Moreover, an objective algorithm (Automatic Brighton Criteria) was applied for case inclusion in the analysis, without knowledge of exposure status. In addition, the clinical characteristics of cases included in the study (e.g. frequency of antecedent infections, male/female ratio) overlap broadly with those described in the literature (2).

Main strengths of this study are that it is large and statically powerful. Moreover the results of the case–control study were confirmed by the self controlled case series analysis, which is less prone to problems of confounding.

Eight studies were conducted during the 2009–2010 influenza vaccine campaign with monovalent A/H1N1 vaccine.

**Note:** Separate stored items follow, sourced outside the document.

This design comes from an exercise in tuning for small area, a short achievable clock period and few clock cycles on the open sky130 flow, not from production work.
At most, simulation tests tie the RTL to the original design; equivalence was not proved.

==> flow/design.v <==
package b58enc_pkg;
    localparam int MAX_BYTES_DEF   = 32;
    localparam int DIGIT_SLOTS_DEF = 45;
    localparam int OUT_LIMIT       = 45;
    localparam int RADIX   = 58;
    localparam int BYTE_W  = 8;
    localparam int DIGIT_W = 6;
    localparam int CHAR_W  = 7;
    localparam int CARRY_W = 9;
    localparam int SUM_W   = 14;
    localparam int LEFT_W  = $clog2(OUT_LIMIT + 1);
    localparam int RECIP_SHIFT = 20;
    localparam int RECIP_MUL   = (1 << RECIP_SHIFT) / RADIX;
    localparam int RECIP_W     = 15;
    localparam logic [RADIX*8-1:0] ALPHABET =
        "123456789ABCDEFGHJKLMNPQRSTUVWXYZabcdefghijkmnopqrstuvwxyz";
    localparam logic [CHAR_W-1:0] ONE_CHAR = 7'h31;
    function automatic logic [CHAR_W-1:0] b58_char(input logic [DIGIT_W-1:0] d);
        logic [DIGIT_W-1:0] k;
        logic [7:0]         c;
        k = (d >= DIGIT_W'(RADIX)) ? d - DIGIT_W'(RADIX) : d;
        c = ALPHABET[(RADIX - 1 - k) * 8 +: 8];
        b58_char = c[CHAR_W-1:0];
    endfunction
    function automatic logic dbl_carry(input logic [DIGIT_W-1:0] d);
        dbl_carry = d[5] | (d[4] & d[3] & d[2] & (d[1] | d[0]));
    endfunction
    function automatic logic [DIGIT_W-1:0] dbl_digit(input logic [DIGIT_W-1:0] d, input logic g,
                                                     input logic c);
        logic t;
        t = d[1] | d[0];
        dbl_digit = {d[4] ^ (g & d[3] & d[2] & t),
                     d[3] ^ (g & d[2] & t),
                     d[2] ^ (g & t),
                     d[1] ^ (g & !d[0]),
                     d[0] ^ g,
                     c};
    endfunction
endpackage
module base58_encoder_unit #(
    parameter int MAX_BYTES   = b58enc_pkg::MAX_BYTES_DEF,
    parameter int DIGIT_SLOTS = b58enc_pkg::DIGIT_SLOTS_DEF,
    parameter int STEP_BITS   = 4
) (
    input  logic                          i_clk,
    input  logic                          i_rst_n,
    input  logic                          i_in_valid,
    output logic                          o_in_ready,
    input  logic [b58enc_pkg::BYTE_W-1:0] i_in_data_byte,
    input  logic                          i_in_last_byte,
    output logic                          o_out_valid,
    input  logic                          i_out_ready,
    output logic [b58enc_pkg::CHAR_W-1:0] o_out_char,
    output logic                          o_out_last_char,
    output logic                          o_out_overflow
);
    localparam int ND  = 44;                     
    localparam int DW  = b58enc_pkg::DIGIT_W;
    localparam int CW  = b58enc_pkg::CHAR_W;
    localparam int BYW = b58enc_pkg::BYTE_W;
    localparam int BW  = $clog2(MAX_BYTES + 1);
    localparam int NCH = BYW / STEP_BITS;
    localparam int NW  = $clog2(NCH + 1);
    localparam int FW  = CW + 2;                 
    localparam int PW  = $clog2(ND + 1);
    typedef enum logic [1:0] {
        O_IDLE, O_ONES, O_DIG, O_FLUSH
    } t_ostate;
    logic [DW-1:0]     r_dig [ND];
    logic [DW-1:0]     n_dig [ND];
    logic [DW-1:0]     stp   [STEP_BITS+1][ND];
    logic              gc    [STEP_BITS][ND];
    logic [ND-1:0]     r_msk, n_msk;             
    logic [ND-1:0]     nz;
    logic [BYW-1:0]    r_nxt, n_nxt;
    logic              r_nxt_v, n_nxt_v;
    logic              r_nxt_last, n_nxt_last;
    logic [BYW-1:0]    r_sh, n_sh;
    logic [NW-1:0]     r_nb, n_nb;
    logic [BW-1:0]     r_zp, n_zp;
    logic [BW-1:0]     r_bytes, n_bytes;
    logic              r_inzp, n_inzp;
    logic              r_ovf, n_ovf;
    logic              r_done, n_done;
    t_ostate           r_os, n_os;
    logic [BW-1:0]     r_ozp, n_ozp;
    logic              r_oovf, n_oovf;
    logic              r_onum, n_onum;
    logic              r_ofound, n_ofound;
    logic [PW-1:0]     r_opos, n_opos;           
    logic              r_qv, n_qv;
    logic [BW-1:0]     r_qzp, n_qzp;
    logic              r_qovf, n_qovf;
    logic              r_qnum, n_qnum;
    logic [PW-1:0]     r_qpos, n_qpos;
    logic              r_v0, n_v0, r_v1, n_v1;
    logic [FW-1:0]     r_f0, n_f0, r_f1, n_f1;
    logic              sel_st, sel_sh, sel_hd;
    logic              stall, step, last_st, consume, hand, shift, push, pop, fin;
    logic [FW-1:0]     pdata;
    logic [DW-1:0]     top;
    assign o_in_ready      = !r_nxt_v;
    assign o_out_valid     = r_v0;
    assign o_out_char      = r_f0[FW-1 -: CW];
    assign o_out_last_char = r_f0[1];
    assign o_out_overflow  = r_f0[0];
    always_comb begin
        for (int i = 0; i < ND; i++) stp[0][i] = r_dig[i];
        for (int k = 0; k < STEP_BITS; k++) begin
            for (int i = 0; i < ND; i++) gc[k][i] = b58enc_pkg::dbl_carry(stp[k][i]);
            for (int i = 0; i < ND; i++) begin
                stp[k+1][i] = b58enc_pkg::dbl_digit(stp[k][i], gc[k][i],
                    (i == 0) ? r_sh[BYW-1-k] : gc[k][i-1]);
            end
        end
    end
    always_comb begin
        for (int i = 0; i < ND; i++) nz[i] = (r_dig[i] != '0);
        stall = r_msk[1];
        for (int i = 0; i + 2 < ND; i++) stall = stall | (nz[i] & !r_msk[i+1] & r_msk[i+2]);
        step    = (r_nb != '0) && !stall;
        last_st = (r_nb == '0) || ((r_nb == NW'(1)) && step);
        hand    = r_done && last_st && !r_qv;
        consume = r_nxt_v && (!r_done || hand) && last_st;
        top     = r_dig[ND-1];
        n_nxt      = r_nxt;
        n_nxt_v    = r_nxt_v;
        n_nxt_last = r_nxt_last;
        n_sh       = r_sh;
        n_nb       = r_nb;
        n_zp       = hand ? '0   : r_zp;
        n_bytes    = hand ? '0   : r_bytes;
        n_inzp     = hand ? 1'b1 : r_inzp;
        n_ovf      = hand ? 1'b0 : r_ovf;
        n_done     = hand ? 1'b0 : r_done;
        n_os       = r_os;
        n_ozp      = r_ozp;
        n_oovf     = r_oovf;
        n_onum     = r_onum;
        n_ofound   = r_ofound;
        n_opos     = r_opos;
        n_qv       = r_qv;
        n_qzp      = r_qzp;
        n_qovf     = r_qovf;
        n_qnum     = r_qnum;
        n_qpos     = r_qpos;
        n_msk      = r_msk;
        if (i_in_valid && !r_nxt_v) begin
            n_nxt      = i_in_data_byte;
            n_nxt_last = i_in_last_byte;
            n_nxt_v    = 1'b1;
        end
        if (step) begin
            n_nb = r_nb - NW'(1);
            n_sh = r_sh << STEP_BITS;
        end
        if (consume) begin
            n_nxt_v = 1'b0;
            if (n_bytes >= BW'(MAX_BYTES)) begin
                n_ovf = 1'b1;
            end else begin
                n_bytes = n_bytes + BW'(1);
                if (n_inzp && (r_nxt == '0)) begin
                    n_zp = n_zp + BW'(1);
                end else begin
                    n_inzp = 1'b0;
                    n_sh   = r_nxt;
                    n_nb   = NW'(NCH);
                end
            end
            if (r_nxt_last) n_done = 1'b1;
        end
        shift = 1'b0;
        push  = 1'b0;
        fin   = 1'b0;
        pdata = {b58enc_pkg::ONE_CHAR, 1'b0, r_oovf};
        unique case (r_os)
            O_IDLE: begin
            end
            O_ONES: begin
                if (r_onum && !r_ofound && (top == '0)) shift = 1'b1;
                if (!r_v1) begin
                    push     = 1'b1;
                    pdata[1] = !r_onum && (r_ozp == BW'(1));
                    n_ozp    = r_ozp - BW'(1);
                    if (r_ozp == BW'(1)) begin
                        if (r_onum) n_os = O_DIG;
                        else        fin  = 1'b1;
                    end
                end
            end
            O_DIG: begin
                if (!r_ofound && (top == '0)) begin
                    shift = 1'b1;
                end else if (!r_v1) begin
                    shift    = 1'b1;
                    push     = 1'b1;
                    pdata    = {b58enc_pkg::b58_char(top), r_opos == PW'(1), r_oovf};
                    n_ofound = 1'b1;
                    if (r_opos == PW'(1)) fin = 1'b1;
                end
            end
            O_FLUSH: begin
                shift = 1'b1;
                if (r_opos == PW'(1)) fin = 1'b1;
            end
            default: begin
                fin = 1'b1;
            end
        endcase
        if (shift) begin
            n_msk  = r_msk << 1;
            n_opos = r_opos - PW'(1);
        end
        if (fin) n_os = O_IDLE;
        if ((r_os == O_IDLE) || fin) begin
            if (r_qv) begin
                n_qv     = 1'b0;
                n_ozp    = r_qzp;
                n_oovf   = r_qovf;
                n_onum   = r_qnum;
                n_ofound = 1'b0;
                n_opos   = r_qpos;
                if (r_qzp != '0) n_os = O_ONES;
                else             n_os = O_DIG;
            end else if (hand) begin
                n_ozp    = r_zp;
                n_oovf   = r_ovf;
                n_onum   = !r_inzp;
                n_ofound = 1'b0;
                n_opos   = r_inzp ? PW'(0) : PW'(ND);
                if (r_zp != '0) n_os = O_ONES;
                else            n_os = O_DIG;
            end
        end else if (hand) begin
            n_qv   = 1'b1;
            n_qzp  = r_zp;
            n_qovf = r_ovf;
            n_qnum = !r_inzp;
            n_qpos = r_inzp ? PW'(0) : PW'(ND) - n_opos;
        end
        if (hand && !r_inzp) n_msk = '1;
        for (int i = 0; i < ND; i++) begin
            sel_st = !r_msk[i] && step;
            sel_sh = r_msk[i] && shift;
            sel_hd = !(sel_st || sel_sh);
            n_dig[i] = ({DW{sel_st}} & stp[STEP_BITS][i])
                     | ({DW{sel_sh}} & ((i == 0) ? DW'(0) : r_dig[i-1]))
                     | ({DW{sel_hd}} & r_dig[i]);
        end
        pop  = r_v0 && i_out_ready;
        n_v0 = r_v0;
        n_v1 = r_v1;
        n_f0 = r_f0;
        n_f1 = r_f1;
        if (pop) begin
            n_f0 = r_f1;
            n_v0 = r_v1;
            n_v1 = 1'b0;
        end
        if (push) begin
            if (!n_v0) begin
                n_f0 = pdata;
                n_v0 = 1'b1;
            end else begin
                n_f1 = pdata;
                n_v1 = 1'b1;
            end
        end
    end
    always_ff @(posedge i_clk) begin
        for (int i = 0; i < ND; i++) r_dig[i] <= n_dig[i];
        if (!i_rst_n) begin
            r_msk    <= '1;
            r_nxt_v  <= 1'b0;
            r_nb     <= '0;
            r_zp     <= '0;
            r_bytes  <= '0;
            r_inzp   <= 1'b1;
            r_ovf    <= 1'b0;
            r_done   <= 1'b0;
            r_os     <= O_FLUSH;
            r_opos   <= PW'(ND);
            r_qv     <= 1'b0;
            r_v0     <= 1'b0;
            r_v1     <= 1'b0;
        end else begin
            r_msk    <= n_msk;
            r_nxt_v  <= n_nxt_v;
            r_nb     <= n_nb;
            r_zp     <= n_zp;
            r_bytes  <= n_bytes;
            r_inzp   <= n_inzp;
            r_ovf    <= n_ovf;
            r_done   <= n_done;
            r_os     <= n_os;
            r_opos   <= n_opos;
            r_qv     <= n_qv;
            r_v0     <= n_v0;
            r_v1     <= n_v1;
        end
        r_nxt      <= n_nxt;
        r_nxt_last <= n_nxt_last;
        r_sh       <= n_sh;
        r_ozp      <= n_ozp;
        r_oovf     <= n_oovf;
        r_onum     <= n_onum;
        r_ofound   <= n_ofound;
        r_qzp      <= n_qzp;
        r_qovf     <= n_qovf;
        r_qnum     <= n_qnum;
        r_qpos     <= n_qpos;
        r_f0       <= n_f0;
        r_f1       <= n_f1;
    end
endmodule
Source: an optimization exercise on an open RTL-to-GDS flow (aim: small area and a short achievable clock period). Production flows keep margins and buffers that such runs may drop. At most, simulation tests tie the RTL to the original design; equivalence was not proved. Only the layout flow was run in run 1; the RTL was not checked for function there. Power and IR drop assume default switching activity.

==> flow/design.v (outline; a module is shown in full before it is edited, if it fits) <==
// module vc_dds_cfg_reg: 32 lines
// module vc_phase_accum: 37 lines
// module vc_wave_shaper: 13 lines
// module vc_amp_offset: 641 lines
// module vc_dds_top: 69 lines
module vc_dds_top
(
  input  logic                    clk_user_bufg,
  input  logic                    rst_glb,
  input  logic                    cfg_wr,           
  input  logic [85:0]             cfg,              
  output logic [16-1:0] sample,           
  output logic                    sample_valid,
  output logic [10-1:0]    dac_fsc           
);
  // ...
==> flow/flow/run.sh <==
#!/bin/bash
# Standard ORFS layout, except that the port buffers are the smallest plain
# buffer instead of the default delay-buffer cell. Each tool's output is kept
# by ORFS under orfs/logs/; make's own output goes to flow_make.log.
set -euo pipefail
export BUFFER_PORTS_ARGS="-buffer_cell sky130_fd_sc_hd__buf_1"
bash standard.sh finish > flow_make.log 2>&1
==> flow/standard.sh <==
#!/bin/bash
# synth_recipe.tcl (not shown) runs the flow's synth.tcl, then flattens the netlist and writes it again
# the make line also repeats each setting of config.mk as NAME=value (left out here)
make -C /OpenROAD-flow-scripts/flow DESIGN_CONFIG=/design/flow/config.mk WORK_HOME=/design/flow/orfs CLKGATE_MAP_FILE= SYNTH_SCRIPT=/design/flow/synth_recipe.tcl "${@:-finish}"
==> flow/config.mk <==
export PLATFORM = sky130hd
export DESIGN_NAME = vc_dds_top
export DESIGN_NICKNAME = vc_dds_top
export VERILOG_FILES = /design/flow/design.v
export SDC_FILE = /design/flow/constraint.sdc
export NUM_CORES = 4
export LEC_CHECK = 0
export CAP_MARGIN = 20
export CORE_MARGIN = 2
export CORE_UTILIZATION = 40
export CTS_CLUSTER_DIAMETER = 100
export CTS_CLUSTER_SIZE = 25
export SETUP_SLACK_MARGIN = 3.1
export SLEW_MARGIN = 20
==> flow/constraint.sdc <==
create_clock -name core_clock -period 5.5 [get_ports {clk_user_bufg}]
set_input_delay 1.1000 -clock core_clock [delete_from_list [all_inputs] [get_ports {clk_user_bufg}]]
set_output_delay 1.1000 -clock core_clock [all_outputs]
set_load 0.01 [all_outputs]
==> impl_metrics.tcl, run 1 <==
set metrics [dict create \
    synth_top_family_by_area "adder cells" \
    layout_common_cells "dfxtp_1 (215), xnor2_1 (147), inv_1 (145)" \
    core_area_um2 41020 \
    seq_cell_count 330 \
    crit_arrival_ps 1350 \
    critical_path_class "flop to primary output" \
    n_clock_buffer 23 \
    via_count 10521 \
    comb_cell_power_mw 5.62 \
    reg2reg_to "u_phase_accum.step_lo[14]" \
    slew_violations 0 \
    die_w_um 208.2 \
    signal_buffers 121 \
    dp_worst_setup_slack_ps 2300 \
    r2r_cells 7 \
    drc 0 \
    status "complete, no violations" \
    p_int_mw 6.728 \
    ys_top_cells_by_count "dfxtp_1 (249), xnor2_1 (147), inv_1 (145)" \
    finalPower_mw 11.37 \
    grt_max_degree 76 \
    peakVddDrop_v 0.0002206 \
    seqCellArea_um2 7405 \
    crit_path_end_kind "primary output" \
    place_hpwl_um 25550 \
    drt_first_iter_violations 758 \
    drtPass1Iterations 8 \
    sh_seq_area_pct 40.99 \
    clockNetworkAreaShare_pct 2.694 \
    largest_reg_flops 32 \
    clkSinkCount 330 \
    ys_ff_latch 330 \
    multi_input_area_share_pct 46.82 \
    num-multi-input-gates 898 \
]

In the United States, data from a population-based surveillance program conducted by the Centers for Disease Control and Prevention (CDC), comparing A/H1N1 vaccinated to unvaccinated persons [25] showed an age-adjusted rate ratio of 1.8 (95 % CI 1.1, 2.6). A further self-controlled analysis of the data from the CDC surveillance program [26], showed a relative risk of 2.1 (95 % CI 1.2, 3.5). Other three studies [2729] were carried out in USA and recently published. These studies found a small increase of approximately 1 case of GBS per million vaccines above the baseline rate. Another study [30] conducted in five European countries found that the receipt of pandemic influenza vaccine (A/H1N1) was not associated with an increased risk of GBS, but data from UK highlighted an association between GBS and exposure to seasonal influenza vaccination (OR = 5.1; 95 % CI 1.4, 18.6). A case–control study in France [31] did not support the association between GBS occurrence within 6 weeks after seasonal vaccination (OR = 1.3; 95 % CI 0.4, 4.1) and A/H1N1 vaccination (OR = 0.9; 95 % CI 0.1, 7.6). But this study had limited statistical power to detect an association of the magnitude of a few cases per 1 million doses.

Finally a population-based cohort study was conducted in Quebec, Canada [32]. In this study the 2009 influenza A/H1N1 vaccine was associated with a small but significant risk of GBS (about 2 cases per 1 million doses in the 4 weeks following vaccine administration).

Overall the results of our study do not modify the risk–benefit profile of seasonal influenza vaccination. According to our results the attributable risk in adults ranges from two to five GBS cases per 1,000,000 vaccinations. As with all vaccine-related events, there is the need to balance the potential risk of vaccine-related adverse events against vaccine effectiveness.

Influenza infection is a major public health problem. Estimates show that seasonal influenza causes 8,000 excess deaths in Italy annually, 1,000 due to pneumonia and influenza and 7,000 due to all causes [33]. Vaccination remains the most important counter-measure for preventing influenza virus infection and its complications [34, 35].